A large variety of astronomical software is available on the WWW although all programs that are needed for experiments described here are supplied and ready for use. Nonetheless, the sites hosted by the Space Telescope Science Institute and the Berkeley Illinois Maryland Association are well worth looking at for future reference. A program needed for several of the experiments listed below is DIPSO, for which an online User Guide is available.

Experiments available for the Academic Year 2007/8 are as listed below:

• AS31: The Application of Classical Spectrum Synthesis to the Determination of Solar Abundances.

  A specific intensity or integrated flux solar spectrum is supplied along with an interactive spectrum synthesis code and model stellar atmosphere. The element whose abundance is required is obtained by matching observed and synthetic line profiles, calculated on the basis of chosen atomic data, microturbulent velocity and lines to be fitted. The classical spectrum synthesis method makes certain assumptions which limits the accuracy of determined abundances and these need to be considered in making an assessment of the results obtained. Atomic data will be needed for this experiment and the site hosted by Harvard is a good place to start looking. An excellent introduction to radiation transfer in stellar atmospheres is given in Rob Rutten's lecture notes which forms the basis of his thirty lecture course given at the University of Utrecht. Click here for a copy of the script describing this experiment.

• AS32: Main Sequence Turn-Off as an Age Diagnostic for Globular Clusters

  An Hertzsprung-Russell (HR) Diagram of a globular cluster having a well-defined Main Sequence turn-off is supplied. With theoretical isochrones the age of the cluster, its distance, interstellar reddening and metallicity are determined from a fit to the Main Sequence turn-off and shape of the Giant Branch. A stellar evolution code is then used to compute an evolution track for a star of the appropriate mass and metallicity, in order to verify the age estimate. Comparison of the Globular Cluster age with possible ages of the Universe for assumed geometries, enables the plausibility of those geometries to be considered. Click here for further details.

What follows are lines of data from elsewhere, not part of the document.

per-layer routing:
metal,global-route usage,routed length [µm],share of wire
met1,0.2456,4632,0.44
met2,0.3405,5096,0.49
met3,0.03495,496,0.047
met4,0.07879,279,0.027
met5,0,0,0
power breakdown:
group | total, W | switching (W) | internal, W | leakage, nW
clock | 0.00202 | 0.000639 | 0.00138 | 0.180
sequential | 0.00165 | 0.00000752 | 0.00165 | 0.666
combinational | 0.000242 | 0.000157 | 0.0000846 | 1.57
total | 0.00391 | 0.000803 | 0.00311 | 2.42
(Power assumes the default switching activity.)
`config.mk`:
```
export PLATFORM = sky130hd
export DESIGN_NAME = mbrw_handler
export DESIGN_NICKNAME = d
export VERILOG_FILES = /design/src/shared/mbrw_pkg.sv /design/src/rtl/mbrw_handler.sv
export VERILOG_INCLUDE_DIRS = /design/src /design/src/shared
export SDC_FILE = /design/constraint.sdc
export NUM_CORES = 1
export LEC_CHECK = 0
export BUFFER_PORTS_ARGS = -buffer_cell sky130_fd_sc_hd__buf_4
export CORE_UTILIZATION = 62
export CTS_BUF_LIST = sky130_fd_sc_hd__clkbuf_2 sky130_fd_sc_hd__clkbuf_4 sky130_fd_sc_hd__clkbuf_8
export DETAILED_ROUTE_END_ITERATION = 10
export PLACE_DENSITY = 0.86
export REMOVE_ABC_BUFFERS = 1
export SETUP_SLACK_MARGIN = 0.05
export SLEW_MARGIN = 20
export SYNTH_ARGS = -nofsm -noshare
export SYNTH_HDL_FRONTEND = slang
export SYNTH_SLANG_ARGS = --single-unit
```
`constraint.sdc`:
```
create_clock -name sys_clk -period 6.3 [get_ports sys_clk]
set_clock_uncertainty 0.2 [all_clocks]
set_input_delay 0.63 -clock sys_clk [delete_from_list [all_inputs] [get_ports sys_clk]]
set_output_delay 0.63 -clock sys_clk [all_outputs]
set_load 0.02 [all_outputs]
```
<file path="config.mk">
export PLATFORM = sky130hd
export DESIGN_NAME = sio_shift_unit
export DESIGN_NICKNAME = d
export VERILOG_FILES = /design/src/design/sio_pkg.sv /design/src/design/sio_clk_if.sv /design/src/design/sio_shift_unit.sv /design/src/design/sio_clk_gen.sv
export SDC_FILE = /design/constraint.sdc
export NUM_CORES = 1
export LEC_CHECK = 0
export BUFFER_PORTS_ARGS = -buffer_cell sky130_fd_sc_hd__buf_2
export CAP_MARGIN = 10
export CORE_ASPECT_RATIO = 1.5
export CORE_MARGIN = 2
export CORE_UTILIZATION = 60
export DETAILED_ROUTE_END_ITERATION = 12
export PLACE_DENSITY_LB_ADDON = 0.05
export SYNTH_ARGS = -nofsm -noshare
export SYNTH_HDL_FRONTEND = slang
export SYNTH_SLANG_ARGS = --single-unit
</file>
<file path="constraint.sdc">
create_clock -name i_clk_sys -period 7.5 [get_ports i_clk_sys]
set_input_delay 0 -clock i_clk_sys [delete_from_list [all_inputs] [get_ports i_clk_sys]]
set_output_delay 0 -clock i_clk_sys [all_outputs]
set_load 0.02 [all_outputs]
</file>
==> src/hdl/tsvc_pkg.sv <==
// package: constants, register map and carriers of the scramble view control
`default_nettype none
package tsvc_pkg;
  // component slots and field widths
  localparam int          NCOMP        = 4;
  localparam int          PID_W        = 13;
  localparam int          KEY_W        = 64;
  localparam int          ADDR_W       = 8;
  // register byte offsets
  localparam logic [7:0]  OFF_CTRL     = 8'h00;
  localparam logic [7:0]  OFF_ECM_PID  = 8'h04;
  localparam logic [7:0]  OFF_COMP0    = 8'h08;
  localparam logic [7:0]  OFF_STATUS   = 8'h18;
  localparam logic [7:0]  OFF_INT_STAT = 8'h1c;
  localparam logic [7:0]  OFF_INT_MASK = 8'h20;
  // control register bits
  localparam int          CTRL_EN      = 0;
  localparam int          CTRL_CARD_OK = 1;
  localparam int          CTRL_CA_DESC = 2;
  localparam int          CTRL_LINK    = 3;
  localparam int          CTRL_W       = 4;
  // component register: pid in low bits, enable and sub-program flag
  localparam int          COMP_EN      = 16;
  localparam int          COMP_SUB     = 17;
  // interrupt bits
  localparam int          IRQ_CARD_BAD = 0;
  localparam int          IRQ_LINK     = 1;
  localparam int          IRQ_COPY     = 2;
  localparam int          IRQ_CAT      = 3;
  localparam int          IRQ_ECM      = 4;
  localparam int          IRQ_W        = 5;
  // status register field positions
  localparam int          ST_CAT       = 0;
  localparam int          ST_VIEW      = 3;
  localparam int          ST_COPY      = 4;
  localparam int          ST_ARMED     = 5;
  localparam int          ST_CARD_BAD  = 6;
  localparam int          ST_LINK      = 7;
  localparam int          ST_RSP       = 8;
  localparam int          ST_SCR       = 16;
  // scrambling control and adaptation field codes
  localparam logic [1:0]  SCR_CLEAR    = 2'h0;
  localparam logic [1:0]  SCR_UNDEF    = 2'h1;
  localparam logic [1:0]  SCR_EVEN     = 2'h2;
  localparam logic [1:0]  SCR_ODD      = 2'h3;
  localparam logic [1:0]  AFC_NONE     = 2'h0;
  localparam logic [1:0]  AFC_ADAPT    = 2'h2;

  // viewing category, one-hot
  typedef enum logic [2:0] {
    CAT_FREE     = 3'b001,
    CAT_CONTRACT = 3'b010,
    CAT_PPV      = 3'b100
  } tsvc_cat_e;

  // card reply kind to an ecm
  typedef enum logic [1:0] {
    RSP_CONTRACT = 2'h0,
    RSP_PPV      = 2'h1,
    RSP_NO_CONTR = 2'h2,
    RSP_ERROR    = 2'h3
  } tsvc_rsp_e;

  // transport packet header as seen by the block
  typedef struct packed {
    logic             valid;
    logic [PID_W-1:0] pid;
    logic [1:0]       scr;
    logic [1:0]       afc;
  } tsvc_hdr_s;

  // card answer to an ecm reception exchange
  typedef struct packed {
    logic             valid;
    tsvc_rsp_e        kind;
    logic             tier_or_ppv;
    logic             tier_held;
    logic             no_record;
    logic [KEY_W-1:0] key_even;
    logic [KEY_W-1:0] key_odd;
  } tsvc_rsp_s;

  // per packet decision
  typedef struct packed {
    logic             valid;
    logic             descramble;
    logic             key_odd;
    logic             sub;
    logic [1:0]       slot;
  } tsvc_dec_s;
endpackage : tsvc_pkg
`default_nettype wire

==> src/hdl/tsvc_top.sv <==
// module: scramble flag classification and viewing control
`default_nettype none
module tsvc_top (
  // clock and reset
  input  wire logic                           MCLK,
  input  wire logic                           RST_B,
  // avalon-mm register slave
  input  wire logic [tsvc_pkg::ADDR_W-1:0]    AVS_ADDRESS,
  input  wire logic                           AVS_READ,
  input  wire logic                           AVS_WRITE,
  input  wire logic [31:0]                    AVS_WRITEDATA,
  input  wire logic [3:0]                     AVS_BYTEENABLE,
  output logic      [31:0]                    AVS_READDATA,
  output logic                                AVS_WAITREQUEST,
  // transport packet headers from the demultiplexer
  input  wire tsvc_pkg::tsvc_hdr_s            TS_HDR,
  // ecm forwarding and card reply
  output logic                                ECM_FWD,
  input  wire tsvc_pkg::tsvc_rsp_s            CARD_RSP,
  // descrambler control
  output tsvc_pkg::tsvc_dec_s                 PKT_DEC,
  output logic      [tsvc_pkg::KEY_W-1:0]     KEY_EVEN,
  output logic      [tsvc_pkg::KEY_W-1:0]     KEY_ODD,
  output logic                                DESC_ARMED,
  // viewing state
  output tsvc_pkg::tsvc_cat_e                 VIEW_CAT,
  output logic                                VIEWABLE,
  output logic                                COPY_GUARD,
  output logic                                CARD_INVALID,
  output logic                                LINK_OP,
  output logic                                IRQ
);

  // whole module state
  typedef struct packed {
    logic                                    waitreq;
    logic [31:0]                             rdata;
    logic [tsvc_pkg::CTRL_W-1:0]             ctrl;
    logic [tsvc_pkg::PID_W-1:0]              ecm_pid;
    logic [tsvc_pkg::NCOMP-1:0][17:0]        comp;
    logic [tsvc_pkg::NCOMP-1:0][1:0]         scr;
    tsvc_pkg::tsvc_cat_e                     cat;
    logic                                    viewable;
    logic                                    copy;
    logic                                    armed;
    logic                                    card_bad;
    logic                                    link;
    logic                                    have_rsp;
    tsvc_pkg::tsvc_rsp_e                     rsp_kind;
    logic                                    tier_or_ppv;
    logic                                    tier_held;
    logic [tsvc_pkg::KEY_W-1:0]              key_even;
    logic [tsvc_pkg::KEY_W-1:0]              key_odd;
    logic [tsvc_pkg::IRQ_W-1:0]              int_stat;
    logic [tsvc_pkg::IRQ_W-1:0]              int_mask;
    logic                                    ecm_fwd;
    tsvc_pkg::tsvc_dec_s                     dec;
    logic                                    irq;
  } tsvc_state_s;

  tsvc_state_s state_q;
  tsvc_state_s state_d;

  // effective scramble state of a packet header
  function automatic logic [1:0] scr_decode(
    input logic [1:0] scr,
    input logic [1:0] afc
  );
    logic [1:0] r;
    r = scr;
    if ((afc == tsvc_pkg::AFC_NONE) || (afc == tsvc_pkg::AFC_ADAPT))
    begin
      r = tsvc_pkg::SCR_UNDEF;
    end
    return r;
  endfunction : scr_decode

  // byte-lane merge for writes
  function automatic logic [31:0] be_merge(
    input logic [31:0] old_v,
    input logic [31:0] new_v,
    input logic [3:0]  be
  );
    logic [31:0] r;
    r = old_v;
    for (int b = 0; b < 4; b++)
    begin
      if (be[b])
      begin
        r[b*8 +: 8] = new_v[b*8 +: 8];
      end
    end
    return r;
  endfunction : be_merge

  // read mux, unmapped offsets read as zero
  function automatic logic [31:0] reg_read(
    input tsvc_state_s          s,
    input logic [7:0]           a
  );
    logic [31:0] r;
    r = 32'h0;
    if (a == tsvc_pkg::OFF_CTRL)
    begin
      r[tsvc_pkg::CTRL_W-1:0] = s.ctrl;
    end
    else if (a == tsvc_pkg::OFF_ECM_PID)
    begin
      r[tsvc_pkg::PID_W-1:0] = s.ecm_pid;
    end
    else if (a == tsvc_pkg::OFF_STATUS)
    begin
      r[tsvc_pkg::ST_CAT +: 3]   = s.cat;
      r[tsvc_pkg::ST_VIEW]       = s.viewable;
      r[tsvc_pkg::ST_COPY]       = s.copy;
      r[tsvc_pkg::ST_ARMED]      = s.armed;
      r[tsvc_pkg::ST_CARD_BAD]   = s.card_bad;
      r[tsvc_pkg::ST_LINK]       = s.link;
      r[tsvc_pkg::ST_RSP +: 2]   = s.rsp_kind;
      r[tsvc_pkg::ST_RSP + 2]    = s.have_rsp;
      r[tsvc_pkg::ST_SCR +: 8]   = s.scr;
    end
    else if (a == tsvc_pkg::OFF_INT_STAT)
    begin
      r[tsvc_pkg::IRQ_W-1:0] = s.int_stat;
    end
    else if (a == tsvc_pkg::OFF_INT_MASK)
    begin
      r[tsvc_pkg::IRQ_W-1:0] = s.int_mask;
    end
    else
    begin
      for (int i = 0; i < tsvc_pkg::NCOMP; i++)
      begin
        if (a == tsvc_pkg::OFF_COMP0 + 8'(4 * i))
        begin
          r[17:0] = s.comp[i];
        end
      end
    end
    return r;
  endfunction : reg_read

  // next state
  always_comb
  begin
    logic [31:0]                 wv;
    logic [1:0]                  ps;
    logic                        all_clear;
    logic                        any_sel;
    logic                        to_ppv;
    logic [tsvc_pkg::IRQ_W-1:0]  ev;
    logic                        bad_now;
    logic                        link_now;
    tsvc_pkg::tsvc_cat_e         ncat;
    wv        = 32'h0;
    ps        = tsvc_pkg::SCR_UNDEF;
    all_clear = 1'b1;
    any_sel   = 1'b0;
    to_ppv    = 1'b0;
    ev        = '0;
    bad_now   = 1'b0;
    link_now  = 1'b0;
    ncat      = tsvc_pkg::CAT_FREE;
    state_d   = state_q;
    state_d.ecm_fwd   = 1'b0;
    state_d.dec.valid = 1'b0;

    // bus slave: one wait cycle, transfer takes effect when waitreq is low
    state_d.waitreq = 1'b1;
    if ((AVS_READ || AVS_WRITE) && state_q.waitreq)
    begin
      state_d.waitreq = 1'b0;
      state_d.rdata   = reg_read(state_q, AVS_ADDRESS);
    end
    if (AVS_WRITE && !state_q.waitreq)
    begin
      wv = be_merge(reg_read(state_q, AVS_ADDRESS), AVS_WRITEDATA,
                    AVS_BYTEENABLE);
      if (AVS_ADDRESS == tsvc_pkg::OFF_CTRL)
      begin
        state_d.ctrl = wv[tsvc_pkg::CTRL_W-1:0];
      end
      else if (AVS_ADDRESS == tsvc_pkg::OFF_ECM_PID)
      begin
        state_d.ecm_pid = wv[tsvc_pkg::PID_W-1:0];
      end
      else if (AVS_ADDRESS == tsvc_pkg::OFF_INT_STAT)
      begin
        state_d.int_stat = state_q.int_stat & ~wv[tsvc_pkg::IRQ_W-1:0];
      end
      else if (AVS_ADDRESS == tsvc_pkg::OFF_INT_MASK)
      begin
        state_d.int_mask = wv[tsvc_pkg::IRQ_W-1:0];
      end
      for (int i = 0; i < tsvc_pkg::NCOMP; i++)
      begin
        if (AVS_ADDRESS == tsvc_pkg::OFF_COMP0 + 8'(4 * i))
        begin
          // new component set forgets its old flag
          state_d.comp[i] = wv[17:0];
          state_d.scr[i]  = tsvc_pkg::SCR_UNDEF;
        end
      end
    end

    // packet classification against the selected components
    ps = scr_decode(TS_HDR.scr, TS_HDR.afc);
    if (TS_HDR.valid && state_q.ctrl[tsvc_pkg::CTRL_EN])
    begin
      for (int i = 0; i < tsvc_pkg::NCOMP; i++)
      begin
        // sub-program slots take exactly the same path
        if (state_q.comp[i][tsvc_pkg::COMP_EN] &&
            (state_q.comp[i][tsvc_pkg::PID_W-1:0] == TS_HDR.pid))
        begin
          if (ps != tsvc_pkg::SCR_UNDEF)
          begin
            state_d.scr[i] = ps;
          end
          state_d.dec.valid      = 1'b1;
          state_d.dec.slot       = 2'(i);
          state_d.dec.sub        = state_q.comp[i][tsvc_pkg::COMP_SUB];
          // clear packets bypass the descrambler
          state_d.dec.descramble = state_q.viewable &&
                                   (ps[1] == 1'b1);
          state_d.dec.key_odd    = (ps == tsvc_pkg::SCR_ODD);
        end
      end
      // ecm packets go to the card only while it is valid
      if ((TS_HDR.pid == state_q.ecm_pid) &&
          state_q.ctrl[tsvc_pkg::CTRL_CARD_OK])
      begin
        state_d.ecm_fwd = 1'b1;
        state_d.armed   = 1'b1;
        ev[tsvc_pkg::IRQ_ECM] = 1'b1;
      end
    end

    // card reply: keys and recording control
    if (CARD_RSP.valid)
    begin
      state_d.have_rsp    = 1'b1;
      state_d.rsp_kind    = CARD_RSP.kind;
      state_d.tier_or_ppv = CARD_RSP.tier_or_ppv;
      state_d.tier_held   = CARD_RSP.tier_held;
      state_d.copy        = CARD_RSP.no_record;
      if (CARD_RSP.kind != tsvc_pkg::RSP_ERROR)
      begin
        state_d.key_even = CARD_RSP.key_even;
        state_d.key_odd  = CARD_RSP.key_odd;
      end
    end
    // disabling the block drops the armed path and reply
    if (!state_d.ctrl[tsvc_pkg::CTRL_EN])
    begin
      state_d.armed    = 1'b0;
      state_d.have_rsp = 1'b0;
      state_d.copy     = 1'b0;
    end

    // category evaluated every cycle from flags and reply
    for (int i = 0; i < tsvc_pkg::NCOMP; i++)
    begin
      if (state_d.comp[i][tsvc_pkg::COMP_EN])
      begin
        any_sel = 1'b1;
        if (state_d.scr[i] != tsvc_pkg::SCR_CLEAR)
        begin
          all_clear = 1'b0;
        end
      end
    end
    to_ppv = (state_d.rsp_kind == tsvc_pkg::RSP_PPV) ||
             (state_d.tier_or_ppv && !state_d.tier_held);
    if (!any_sel || all_clear)
    begin
      ncat = tsvc_pkg::CAT_FREE;
    end
    else if (state_d.have_rsp && to_ppv)
    begin
      ncat = tsvc_pkg::CAT_PPV;
    end
    else
    begin
      ncat = tsvc_pkg::CAT_CONTRACT;
    end
    state_d.cat = ncat;
    case (ncat)
      tsvc_pkg::CAT_FREE:
        state_d.viewable = 1'b1;
      tsvc_pkg::CAT_CONTRACT,
      tsvc_pkg::CAT_PPV:
        state_d.viewable = state_d.have_rsp &&
          ((state_d.rsp_kind == tsvc_pkg::RSP_CONTRACT) ||
           (state_d.rsp_kind == tsvc_pkg::RSP_PPV));
      default:
        state_d.viewable = 1'b0;
    endcase
    // free content carries no copy restriction from the card while the descrambler is not armed
    if (ncat == tsvc_pkg::CAT_FREE && !state_d.armed)
    begin
      state_d.copy = 1'b0;
    end

    // indications
    bad_now  = state_d.ctrl[tsvc_pkg::CTRL_CA_DESC] &&
               !state_d.ctrl[tsvc_pkg::CTRL_CARD_OK];
    link_now = state_d.have_rsp &&
               (state_d.rsp_kind == tsvc_pkg::RSP_NO_CONTR) &&
               state_d.ctrl[tsvc_pkg::CTRL_LINK];
    state_d.card_bad = bad_now;
    state_d.link     = link_now;
    ev[tsvc_pkg::IRQ_CARD_BAD] = bad_now && !state_q.card_bad;
    ev[tsvc_pkg::IRQ_LINK]     = link_now && !state_q.link;
    ev[tsvc_pkg::IRQ_COPY]     = state_d.copy && !state_q.copy;
    ev[tsvc_pkg::IRQ_CAT]      = (ncat != state_q.cat);

    // sticky status: a new event beats a same-cycle clear
    state_d.int_stat = state_d.int_stat | ev;
    state_d.irq      = |(state_d.int_stat & state_d.int_mask);
  end

  // state register
  always_ff @(posedge MCLK or negedge RST_B)
  begin
    if (!RST_B)
    begin
      state_q         <= '0;
      state_q.waitreq <= 1'b1;
      state_q.cat     <= tsvc_pkg::CAT_FREE;
      state_q.scr     <= '1;
    end
    else
    begin
      state_q <= state_d;
    end
  end

  // outputs straight from the state register
  assign AVS_READDATA    = state_q.rdata;
  assign AVS_WAITREQUEST = state_q.waitreq;
  assign ECM_FWD         = state_q.ecm_fwd;
  assign PKT_DEC         = state_q.dec;
  assign KEY_EVEN        = state_q.key_even;
  assign KEY_ODD         = state_q.key_odd;
  assign DESC_ARMED      = state_q.armed;
  assign VIEW_CAT        = state_q.cat;
  assign VIEWABLE        = state_q.viewable;
  assign COPY_GUARD      = state_q.copy;
  assign CARD_INVALID    = state_q.card_bad;
  assign LINK_OP         = state_q.link;
  assign IRQ             = state_q.irq;

endmodule : tsvc_top
`default_nettype wire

• AS33: Analysis of Eclipsing Binary Data

  Radial velocity and light curves (in two different filters) are supplied for an eclipsing binary star. After determining the period, a light and radial velocity curve synthesis program is used to determine masses, radii and temperatures of both stars in the binary; these are refinements to preliminary estimates made by hand using the assumption of a circular orbit whose plane lies in the line of sight. The final part of the practical is to compare results obtained with those found in the literature and to discuss the past and future evolution of both stars. Click here for further details.

• AS34: Analysis of a Double Einstein Ring

  The luminous red galaxy SDSS J094656+100652.8 is a never-before-seen optical alignment, in space discovered by the Hubble Space Telescope; two distant galaxies are strung directly behind a foreground massive galaxy which gravitationally deflects their light towards an observer on Earth who sees two almost complete Einstein Rings. The aim of the experiment here is to measure the angular radii of both Einstein rings and obtain two independent mass estimates for the lensing luminous red galaxy in the foreground. Click here for further details.

• AS37: The Hubble Diagram for Type Ia Supernovae

  The aim of this experiment is to determine constraints on the values of cosmological parameters by statistical analysis of the "Hubble diagram" for a sample of type Ia supernovae. This analysis is one of the key pieces of evidence in favour of a non-zero "cosmological constant" or "dark energy", which leads to an acceleration of the expansion of the universe. We will use the latest publicly-available data to derive the best-fitting values of the energy density in matter and in "dark energy", together with the statistical uncertainties on those values. Click here for further details.

There is some overlap with material provided in lectures. The overlap is not complete, however, and this is regarded as a healthy state of affairs provided the balance is about right. Having attempted one or more of the experiments, any thoughts that you may have are welcome; these can be given anonymously if you prefer.